Seminar

Seminar

Surface reaction mechanism on metal/oxide interfaces of model catalysts uncovered with operando surface techniques

  • POSTED DATE : 2021-05-04
  • WRITER : 화학과
  • HIT : 536
  • DATE : 2021년 5월 6일(목) 오후 4시 30분
  • PLACE : Webex

세미나가 이번주 목요일(5월 6일) 오후 4시 30분에 개최됩니다.

많은 참여 부탁드립니다.


감사합니다.
===============================================================================

제  목 : Surface reaction mechanism on metal/oxide interfaces of model catalysts uncovered with operando surface techniques
연  사 : 박정영 교수(KAIST)

일  시 : 2021년 5월 6일(목) 오후 4시 30분


* 실시간 온라인(Webex)으로 진행되는 세미나입니다.
<Webex참여>방번호: 170 974 2739링크: https://skku-ict.webex.com/meet/chem

================================================================================


Surface reaction mechanism on metal/oxide interfaces of model
catalysts uncovered with operando surface techniques


Jeong Young Park


Center for Nanomaterials and Chemical Reactions, Institute for Basic Science (IBS), Daejeon
305-701, South Korea


Department of Chemistry, Korea Advanced Institute of Science and Technology (KAIST),
Daejeon 305-701, South Korea



The origin of the synergistic catalytic effect between metal catalysts and reducible
oxide has been debated for decades. Clarification of this effect, namely the strong metal–
support interaction (SMSI), requires an understanding of the geometric and electronic
structures of metal–metal oxide interfaces under operando conditions. A bimetallic Pt alloy
catalyst is an excellent platform to uncover the contentious role of the metal–metal oxide
interface because the alloyed transition metal can coexist with the Pt surface layer in the form
of an oxidized species on the bimetal surface during catalytic reactions. In addition, mixed
catalysts that is composed of Pt nanoparticles supported on metal oxide supports have been
mainly utilized as the model catalysts for elucidation of SMSI effect.
In this talk, I present in-situ observation results of structural modulation on Pt-based
bimetal catalysts and mixed catalysts. We utilized PtNi, and PtCo that includes both of single
crystal and nanoparticle surfaces as model catalysts. Ambient-pressure scanning tunneling
microscopy and X-ray photoelectron spectroscopy measurements under CO oxidation
conditions show that the coexistence of Pt and metal oxide leads to the enhancement of catalytic
activity, indicating these metal-oxide interfaces provide more efficient reaction path for CO
oxidation.
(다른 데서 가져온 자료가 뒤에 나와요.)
[src/rtl/mst_pkg.sv]
`timescale 1ns / 1ps

package mst_pkg;

    // Tree geometry and field widths.
    localparam int LEAVES     = 1024;
    localparam int VALUE_BITS = 32;
    localparam int POS_BITS   = 10;
    localparam int NODE_COUNT = 2 * LEAVES;
    localparam int NODE_BITS  = $clog2(NODE_COUNT);
    localparam int EDGE_BITS  = NODE_BITS + 1;
    localparam int CMP_BITS   = (NODE_BITS > POS_BITS) ? NODE_BITS : POS_BITS;

    // Request operation codes.
    localparam logic CMD_RAISE = 1'b0;
    localparam logic CMD_QUERY = 1'b1;

    // Commands from the controller to the datapath.
    typedef struct packed {
        logic clear_wr;
        logic load;
        logic upd_leaf;
        logic upd_walk;
        logic qry_walk;
        logic out_load;
    } mst_cmd_t;

    // Status from the datapath to the controller.
    typedef struct packed {
        logic clear_last;
        logic pos_ok;
        logic walk_last;
        logic qry_done;
    } mst_status_t;

    function automatic logic [VALUE_BITS-1:0] vmax(
        input logic [VALUE_BITS-1:0] a,
        input logic [VALUE_BITS-1:0] b
    );
        return (a > b) ? a : b;
    endfunction

endpackage

[src/rtl/mst_ctrl.sv]
`timescale 1ns / 1ps

module mst_ctrl (
    input  logic                 clk,
    input  logic                 rst_n,
    input  logic                 in_valid,
    input  logic                 cmd,
    input  logic                 out_stall,
    input  mst_pkg::mst_status_t status,
    output mst_pkg::mst_cmd_t    ctl,
    output logic                 in_stall,
    output logic                 out_valid
);
    import mst_pkg::*;

    typedef enum logic [2:0] {
        ST_CLEAR,
        ST_IDLE,
        ST_UPD_LEAF,
        ST_UPD_WALK,
        ST_QRY_WALK,
        ST_QRY_HOLD
    } state_t;

    state_t state_reg, state_next;
    logic   in_stall_reg;
    logic   out_valid_reg, out_valid_next;
    logic   out_free;

    // The output register can take a new result when empty or being drained.
    assign out_free = !out_valid_reg || !out_stall;

    // Next state and datapath commands.
    always_comb
    begin
        state_next = state_reg;
        ctl        = '0;
        case (state_reg)
            ST_CLEAR:
            begin
                ctl.clear_wr = 1'b1;
                if (status.clear_last)
                begin
                    state_next = ST_IDLE;
                end
            end
            ST_IDLE:
            begin
                if (in_valid)
                begin
                    ctl.load = 1'b1;
                    if (cmd == CMD_QUERY)
                    begin
                        state_next = ST_QRY_WALK;
                    end
                    else if (status.pos_ok)
                    begin
                        state_next = ST_UPD_LEAF;
                    end
                end
            end
            ST_UPD_LEAF:
            begin
                ctl.upd_leaf = 1'b1;
                state_next   = ST_UPD_WALK;
            end
            ST_UPD_WALK:
            begin
                ctl.upd_walk = 1'b1;
                if (status.walk_last)
                begin
                    state_next = ST_IDLE;
                end
            end
            ST_QRY_WALK:
            begin
                ctl.qry_walk = 1'b1;
                if (status.qry_done)
                begin
                    if (out_free)
                    begin
                        ctl.out_load = 1'b1;
                        state_next   = ST_IDLE;
                    end
                    else
                    begin
                        state_next = ST_QRY_HOLD;
                    end
                end
            end
            ST_QRY_HOLD:
            begin
                if (out_free)
                begin
                    ctl.out_load = 1'b1;
                    state_next   = ST_IDLE;
                end
            end
            default:
            begin
                state_next = ST_IDLE;
            end
        endcase
    end

    // Output valid is set by a result load and cleared when the result is taken.
    always_comb
    begin
        out_valid_next = out_valid_reg;
        if (ctl.out_load)
        begin
            out_valid_next = 1'b1;
        end
        else if (!out_stall)
        begin
            out_valid_next = 1'b0;
        end
    end

    // State and registered outputs.
    always_ff @(posedge clk or negedge rst_n)
    begin
        if (!rst_n)
        begin
            state_reg     <= ST_CLEAR;
            in_stall_reg  <= 1'b1;
            out_valid_reg <= 1'b0;
        end
        else
        begin
            state_reg     <= state_next;
            in_stall_reg  <= (state_next != ST_IDLE);
            out_valid_reg <= out_valid_next;
        end
    end

    assign in_stall  = in_stall_reg;
    assign out_valid = out_valid_reg;

endmodule

[config.mk]
export PLATFORM = sky130hd
export DESIGN_NAME = mst_ctrl
export DESIGN_NICKNAME = d
export VERILOG_FILES = /design/src/rtl/mst_pkg.sv /design/src/rtl/mst_ctrl.sv
export SDC_FILE = /design/constraint.sdc
export NUM_CORES = 1
export LEC_CHECK = 0
export BUFFER_PORTS_ARGS = -buffer_cell sky130_fd_sc_hd__buf_4
export CAP_MARGIN = 0
export CORE_AREA = 3 3 40 42
export CTS_CLUSTER_SIZE = 12
export DETAILED_ROUTE_END_ITERATION = 8
export DIE_AREA = 0 0 43 45
export PLACE_DENSITY = 0.49
export SYNTH_ARGS = -nofsm -noshare
export SYNTH_HDL_FRONTEND = slang
export SYNTH_SLANG_ARGS = --single-unit
[constraint.sdc]
create_clock -name clk -period 1.3 [get_ports clk]
set_clock_uncertainty 0.15 [all_clocks]
set_input_delay 0 -clock clk [delete_from_list [all_inputs] [get_ports clk]]
set_output_delay 0 -clock clk [all_outputs]
set_load 0.03 [all_outputs]
==> results of run 1 <==
## worst paths after layout
check / start / end / slack [ns]
setup / recovery: state_reg[0] / in_stall / -0.05
hold / removal: status[3] / state_reg[0] / 0.05
min in group asynchronous: rst_n / in_stall / 0.08
hold reg to reg: out_valid / out_valid / 0.39
max in group asynchronous: rst_n / state_reg[2] / 0.29
setup reg to reg: state_reg[0] / in_stall / -0.05
## synthesized netlist by cell type
library cell,n
dfrtp_1,4
nand2_1,4
nand3b_1,2
nor2b_1,2
nor3b_1,2
a2111o_1,1
a21oi_1,1
a22o_1,1
and2_1,1
and2b_2,1
and4bb_4,1
buf_4,1
buf_6,1
dfstp_2,1
nand4b_1,1
nor3_1,1
o21a_1,1
o21ai_0,1
o21ai_1,1
o2bb2ai_1,1
## per-layer routing
layer  part of all wire, %  vias up
met5                     0        -
met4                     0        0
met3                   7.8        0
met2                    53       15
met1                    39      157
li1                      -      175
## area by class of cell
cell class | count | area, sq um
Tap cell | 15 | 18.8
Timing Repair Buffer | 33 | 294
Multi-Input combinational cell | 22 | 189
Clock buffer | 4 | 26.3
Sequential cell | 5 | 129
Fill cell | 121 | 628
## where the power goes
part           leakage, nW  switching, mW  total [mW]  internal (mW)
sequential          0.0596         0.0928       0.335          0.243
combinational        0.238          0.423       0.925          0.501
clock               0.0150         0.0623       0.178          0.116
## critical path, delay by kind of cell (launching register included)
| kind | cells | cell delay, ns |
|---|---|---|
| DFF | 1 | 0.45 |
| buffers and inverters | 1 | 0.13 |
| and+or+nand+nor | 1 | 0.09 |
| AOI/OAI and AO/OA | 2 | 0.47 |
## metrics by stage
step                      utilization, %  hold slack [ns]  power, mW  TNS (ns)
after floorplan                        -           -0.446      0.774   -0.0224
after global placement              35.2           -0.347      0.991  -0.00768
after detailed placement            35.2           -0.347       1.00   -0.0307
after CTS                           50.4           0.0614       1.43    -0.262
after global routing                51.1           0.0792       1.52    -0.570
final                               51.1           0.0518       1.44    -0.195
## repair_timing
item	4_1_cts	5_1_grt
gates resized for setup	12	3
endpoints found under the setup margin	7	8
hold endpoints to repair	10	0
setup buffers	6	0
hold buffers	8	0
pin swaps	1	0
## logic make-up (layout without fill, tap and decap cells)
kind of cell,Yosys count,after routing,share of synthesized area (%)
AND/OR/NAND/NOR,15,15,34.3
AO/OA/AOI/OAI,7,7,17.2
flip-flops,5,5,42.3
buffers and inverters,2,37,6.28
==> impl_metrics.py, run 1 <==
metrics = {
    "outcome": {
        "outcome": "finished with violations",
        "failed_checks": "setup timing",
    },
    "synthesis": {
        "synth_seq_area_share_pct": 42.3,
        "synth_cell_types": 20,
        "syn_area_sq_um": 299,
        "synth_warnings": 0,
        "postSynthAreaPerCell_sq_um": 10.3,
        "synthTopCellsByArea": "dfrtp_1 33%, dfstp_2 8.8%, and4bb_4 5.4%",
        "synth_top_area_share_pct": 33.5,
        "yosys.area.top_type": "dfrtp_1",
        "synth_seq_cells": 5,
        "synthCells": 29,
        "syn_nets": 38,
    },
    "worst_setup_path": {
        "critical-path-max-stage-delay_ns": 0.45,
        "start_kind": "register",
        "cp_slowest_cell": "dfrtp_2",
        "crit_path_end_kind": "register",
        "crit_type": "reg -> reg",
        "r2r_cells": 4,
        "worstPathRequired_ns": 1.33,
        "cp.arrival_ns": 1.38,
        "crit_path_cell_trace": "buf_6 -> o21a_1 -> a2111o_1 -> nand4b_1",
        "critPathMaxFanout": 6,
    },
    "drt": {
        "wl_um": 920,
        "drc": 0,
        "route.antenna.remaining_nets": 0,
        "drt_first_iter_violations": 4,
        "vias": 347,
        "avgViaCountPerCell": 4.39,
        "wl_per_cell_um": 11.6,
        "drt_pass1_iterations": 3,
    },
    "cells_and_area": {
        "final_common_cell": "buf_4",
        "nets": 74,
        "layout_common_cells": "18 x buf_4, 8 x dlygate4sd3_1, 7 x buf_6, 4 x nand2_1, 3 x clkbuf_4",
        "area_growth_pct": 120,
        "stdcell_area_sq_um": 657,
        "diodes": 0,
        "drive_gt1_share_pct": 62.5,
        "largest_reg_flops": 3,
        "finalNonFillerCells": 79,
    },
    "grt": {
        "grt.busiest_layer": "met2",
        "grt_pass1_vias": 371,
        "met3_usage_pct": 5.58,
        "grtUsageMet1_pct": 11.4,
        "grt_max_degree": 7,
        "grt_remaining_overflow": 0,
        "gr-usage-all-layers_pct": 10.8,
        "grtUsageMet2_pct": 17.7,
        "antenna_found_initial": 0,
        "grt_pass1_wl_um": 1480,
    },
    "cts": {
        "cts_buffer_depth": 2,
        "cts_root_buf": "clkbuf_4",
        "clock_latency_ns": 0.24,
        "path_clk_slew_ns": 0.05,
        "clkSinkCount": 5,
        "tritoncts": "done",
        "cts-htree-levels": 1,
        "cts_buffers": 3,
    },
    "timing": {
        "slew_headroom_pct": 87.7,
        "worst_pin_slew_ns": 0.184,
        "worst_slack_ns": -0.0502,
        "setup_viol": 7,
        "fin_crit_sh_pct": 104,
        "slew_violations": 0,
        "rsz0062_at_grt": "yes",
        "hold_viol": 0,
        "fmax_mhz": 741,
        "post-route-min-period_ns": 1.35,
    },
    "hold_path": {
        "hp-class": "in -> reg",
        "hold_depth": 3,
    },
    "floorplanning": {
        "core_sq_mm": 0.00128,
        "start_util_pct": 23.3,
        "io_pins": 17,
        "dieArea_sq_mm": 0.00194,
        "fp-row-count": 13,
        "die_w_um": 43,
        "die_h_um": 45,
    },
    "flow_run": {
        "drv_cap": 0,
    },
    "power_and_ir_drop": {
        "peakVddDrop_uv": 1080,
        "p_leak_nw": 0.313,
        "p_per_area_mw_per_mm2": 2190,
    },
    "placed_design": {
        "placed_cell_area_sq_um": 452,
        "io_buffers": 16,
        "hpwl_um": 648,
        "place_ws_ns": -0.0307,
        "placed_cells": 61,
        "gp_congestion": 0.675,
    },
}
Power figures use the tool's default switching activity.
==> inputs of run 2 (changes only) <==
- ABC_AREA: not set -> 1
- HOLD_SLACK_MARGIN: not set -> 0.1
- PLACE_DENSITY: 0.49 -> 0.51
==> impl_metrics.py, run 2 <==
metrics = {
    "outcome": {
        "outcome": "finished with violations",
        "failed_checks": "setup timing",
    },
    "hold_path": {
        "hp-class": "reg -> reg",
    },
    "floorplanning": {
        "core_sq_mm": 0.00128,
        "die_w_um": 43,
        "fp-row-count": 13,
        "io_pins": 17,
        "start_util_pct": 25.3,
        "die_h_um": 45,
        "dieArea_sq_mm": 0.00194,
    },
    "synthesis": {
        "synthCells": 44,
        "synth_seq_area_share_pct": 38.8,
        "yosys.area_share.simple_pct": 41.5,
        "postSynthAreaPerCell_sq_um": 7.39,
        "syn_nets": 53,
        "synth_flop_cell": "dfrtp_1",
        "synthArstFlopShare_pct": 100,
        "synth_warnings": 0,
        "synth-edff-count": 0,
        "syn_area_sq_um": 325,
        "synth-xor-area-share_pct": 0,
        "synth_top_area_share_pct": 30.8,
        "synth_compound_area_share_pct": 3.08,
        "synthMuxAreaShare_pct": 0,
        "synthTopCellsByCount": "8 x nand2_1, 6 x inv_1, 5 x nor2_1",
        "yosys.area.top_type": "dfrtp_1",
        "yosysMostFrequentCell": "nand2_1",
        "synthAdderAreaFrac_pct": 0,
        "synthTopCellsByArea": "dfrtp_1 31%, nand2_1 9.2%, dfstp_2 8.1%",
        "synth_cell_types": 17,
        "synth_seq_cells": 5,
        "synth_top_family_by_area": "simple AND/OR/NAND/NOR gates",
    },
    "power_and_ir_drop": {
        "peakVddDrop_uv": 869,
        "p_per_area_mw_per_mm2": 2080,
        "p_leak_nw": 0.332,
    },
    "cells_and_area": {
        "nets": 84,
        "diodes": 0,
        "area_growth_pct": 90.4,
        "layout_common_cells": "16 x buf_4, 10 x dlygate4sd3_1, 7 x nand2_1, 5 x nor2_1, 5 x inv_1",
        "final_core_util_pct": 48.2,
        "stdcell_area_sq_um": 619,
        "largest_reg_flops": 3,
        "final_common_cell": "buf_4",
        "drive_gt1_share_pct": 51.4,
    },
    "cts": {
        "cts_buffers": 3,
        "tritoncts": "done",
        "cts_root_buf": "clkbuf_4",
        "cts-htree-levels": 1,
        "cts_buffer_depth": 2,
        "path_clk_slew_ns": 0.04,
        "clock_latency_ns": 0.24,
        "clkSinkCount": 5,
    },
    "worst_setup_path": {
        "cp_num_cells": 4,
        "crit_path_cell_trace": "nor2_4 -> nand2_2 -> nor2_1 -> buf_4",
        "cp.arrival_ns": 1.21,
        "crit_type": "reg -> out",
        "critical-path-max-stage-delay_ns": 0.46,
        "cp_slowest_cell": "dfrtp_2",
        "crit_family": "flip-flops",
        "r2r_start": "state_reg[1]",
        "r2r_cells": 4,
        "crit_path_end_kind": "output pin",
        "r2r-end": "state_reg[1]",
        "critPathMaxFanout": 5,
        "r2r_setup_slack_ns": 0.13,
        "worstPathRequired_ns": 1.15,
        "crit_end": "ctl[0]",
        "crit_path_start": "state_reg[1]",
        "start_kind": "register",
        "worst-path-buf-inv": 1,
    },
    "timing": {
        "hold_viol": 0,
        "worst_pin_slew_ns": 0.200,
        "slew_violations": 0,
        "worst_slack_ns": -0.0602,
        "fmax_mhz": 735,
        "rsz0062_at_grt": "yes",
        "whs_ns": 0.346,
        "slew_headroom_pct": 86.6,
        "setup_viol": 2,
        "post-route-min-period_ns": 1.36,
        "fin_crit_sh_pct": 105,
    },
    "grt": {
        "grt_remaining_overflow": 0,
        "antenna_found_initial": 0,
        "grt_pass1_vias": 328,
        "grt_pass1_wl_um": 1320,
        "gr-usage-all-layers_pct": 9.38,
        "grt_max_degree": 9,
    },
    "drt": {
        "drc": 0,
        "route.antenna.remaining_nets": 0,
        "avgViaCountPerCell": 4.17,
        "wl_met1_um": 344,
        "wl_um": 847,
        "drt_first_iter_violations": 4,
        "topRoutingLayerUsed": "met4",
        "met3WireLength_um": 62,
        "vias": 371,
        "wl_met2_um": 433,
        "wl_per_cell_um": 9.52,
        "drt_pass1_iterations": 4,
    },
    "flow_run": {
        "drv_cap": 0,
    },
    "placed_design": {
        "hpwl_um": 602,
        "io_buffers": 16,
        "gp_congestion": 0.660,
        "placed_cell_area_sq_um": 450,
    },
}
[run 2: changes by cell type after synthesis, moves of 4 or more]
| cell | delta |
|---|---|
| inv_1 | +6 |
| nor2_1 | +5 |
| nand2_1 | +4 |
| nand3_1 | +4 |
| nor2_2 | +4 |
[run 2: stage by stage]
stage / std cells / setup TNS, ns / setup WS (ns) / power, mW
2_1_floorplan: 44 / 0 / 0.153 / 0.829
3_3_place_gp: 73 / 0 / 0.0886 / 1.01
3_5_place_dp: 73 / 0 / 0.113 / 1.01
4_1_cts: 88 / -0.0894 / -0.0747 / 1.29
5_1_grt: 89 / -0.227 / -0.101 / 1.39
6_report: 89 / -0.0849 / -0.0602 / 1.29
[run 2: power by group]
group / internal (mW) / total (mW) / leakage (nW) / switching, mW
combinational: 0.322 / 0.762 / 0.259 / 0.440
sequential: 0.245 / 0.355 / 0.0583 / 0.110
clock: 0.116 / 0.174 / 0.0150 / 0.0582
total: 0.683 / 1.29 / 0.332 / 0.608
[run 2: layout make-up]
type | instances | area, sq um
Fill cell | 128 | 666
Inverter | 8 | 35.0
Multi-Input combinational cell | 29 | 166
Clock buffer | 4 | 26.3
Tap cell | 15 | 18.8
Sequential cell | 5 | 130
Timing Repair Buffer | 28 | 243
[run 2: timing repair]
action,CTS,global route
endpoints found under the setup margin,3,8
hold buffers,10,0
hold endpoints to repair,10,0
pin swaps,2,4
resized for setup,9,1
setup buffers,1,1
cloned,0,0
[run 2: tightest hold or removal path, delay by kind of cell, from the launching register on]
kind / cells / cell delay [ns]
and+or+nand+nor: 2 / 0.12
DFF: 1 / 0.34
[run 2: metal layers]
| layer | vias up | global-route usage, % |
|---|---|---|
| met1 | 166 | 11.0 |
| met2 | 10 | 14.7 |
| met4 | 0 | 5.42 |
| li1 | 193 | - |
| met5 | - | 0 |
| met3 | 2 | 3.59 |
[run 2: how the worst min path moves through the flow]
stage               slack [ns]  cells after the start           end       from
floorplan                -0.45                      0     out_valid      rst_n
global placement         -0.34                      1  state_reg[2]      rst_n
detailed placement       -0.34                      1  state_reg[2]      rst_n
CTS                       0.35                      2     out_valid  out_valid
global route              0.40                      2     out_valid  out_valid
finish                    0.35                      2     out_valid  out_valid
[run 2: logic make-up after synthesis]
group,Yosys count
AO/OA/AOI/OAI,2
buffers and inverters,10
flip-flops,5
AND/OR/NAND/NOR,27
As a mixed catalysts, we prepared the model catalysts composed of Pt nanoparticles
and the mesoporous cobalt oxide that shows the enhancement of catalytic activity. Combining
other in-situ techniques including environmental transmission electron microscopy, hot
electron measurement, and in-situ diffuse reflectance FT-IR spectroscopy, we conclude that
the interface between Pt nanoparticles and oxide is the key factor that gives rise to SMSI effect.
Our results show that the presence of metal-oxide interfaces and the charge transfer through
the interface have significant implications in the surface reaction of heterogeneous catalysis.